Die stacked 3D DRAM technology can provide low-energy high-bandwidth memory module by vertically integrating several dies within the same chip. However, the size of such 3D memory modules is unlikely to be sufficient to provide the full memory capacity required for typical systems, so future memory systems are likely to use 3D DRAM together with traditional off-chip DRAM. In this talk, I will discuss how such memory systems can efficiently architect 3D DRAM either as a cache or as main memory.
First, I will show that some of the basic design decisions typically made for conventional caches (such as serialization of tag and data access, large associativity, and update of replacement state) are detrimental to the performance of DRAM caches, as they exacerbate hit latency. I will present Alloy Cache, a simple latency-optimized DRAM cache architecture that can outperform even an impractical SRAM Tag-Store design, which would incur an unacceptable overhead of several tens of megabytes.
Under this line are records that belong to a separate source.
File: src/hdl/bus_pkg.sv
// bus_pkg: constants, states and carriers of the local bus interface
// assumes one 25 MHz clock; pin directions are resolved outside by the enables
// Functional notes
// - mask wrap low forces address bit 20 zero
// - address pins float in bus or address hold
// - address strobe with address; floats in hold
// - address float request floats address next clock
// - lane selects mark active bytes; float in hold
// - final transfer low before completing ready
// - yield floats bus, no ack, until released
// - yield beats a ready in same clock
// - yielded cycle restarts from its beginning
// - burst ready ignored idle and first clock
// - both readies low means non-burst completion
// - request pending shows queued or running work
// - narrow sizes split into four or two
// - write data and parity from second clock
// - even parity written; read parity never acts
// - snoop strobe honoured only while off bus
// - snoop first sampled late; trigger held after
// - one-clock flush pulse invalidates whole cache
// - flush low at reset release floats pins
// - surrender after cycle ends; ack until withdrawn
package bus_pkg;
   localparam int A20_BIT = 20;
   localparam int WORD_LSB = 2;
   localparam int SNOOP_LSB = 4;
   localparam int FIFO_DEPTH = 16;
   localparam logic [1:0] LAST_BEAT = 2'h3;
   localparam logic [1:0] SNOOP_AGE = 2'h2;
   localparam logic [3:0] LANES_IDLE = 4'hf;

   typedef enum logic [2:0] {
      ST_IDLE = 3'b000,
      ST_ADDR = 3'b001,
      ST_DATA = 3'b010,
      ST_BACKOFF = 3'b011,
      ST_HOLD = 3'b100
   } bus_state_t;

   // one core request: word address, lanes, direction, line fill, data
   typedef struct packed {
      logic [29:0] addr;
      logic [3:0] lanes;
      logic write;
      logic burst;
      logic [31:0] wdata;
   } req_t;

   typedef struct packed {
      logic wrap_mask_n;
      logic float_req;
      logic yield_n;
      logic burst_done_n;
      logic cycle_done_n;
      logic n8_n;
      logic n16_n;
      logic snoop_n;
      logic flush_n;
      logic surrender_req;
      logic [27:0] addr_hi;
      logic [31:0] data;
      logic [3:0] par;
   } pins_in_t;

   typedef struct packed {
      logic [29:0] addr;
      logic addr_oe;
      logic ads_n;
      logic [3:0] lanes_n;
      logic final_n;
      logic ctl_oe;
      logic [31:0] data;
      logic [3:0] parity;
      logic data_oe;
      logic req_pend;
      logic req_pend_oe;
      logic ack;
      logic ack_oe;
   } pins_out_t;
endpackage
Finally, I will present a memory organization that allows 3D DRAM to be a part of the OS-visible memory address space, and yet relieves the OS from data migration duties. The proposed CAMEO (CAche-like MEmory Organization) design performs data migration between off-chip memory and 3D DRAM at a line-size granularity, in a manner transparent to the OS. CAMEO outperforms using 3D DRAM only as a cache or only as a OS-managed two-level memory.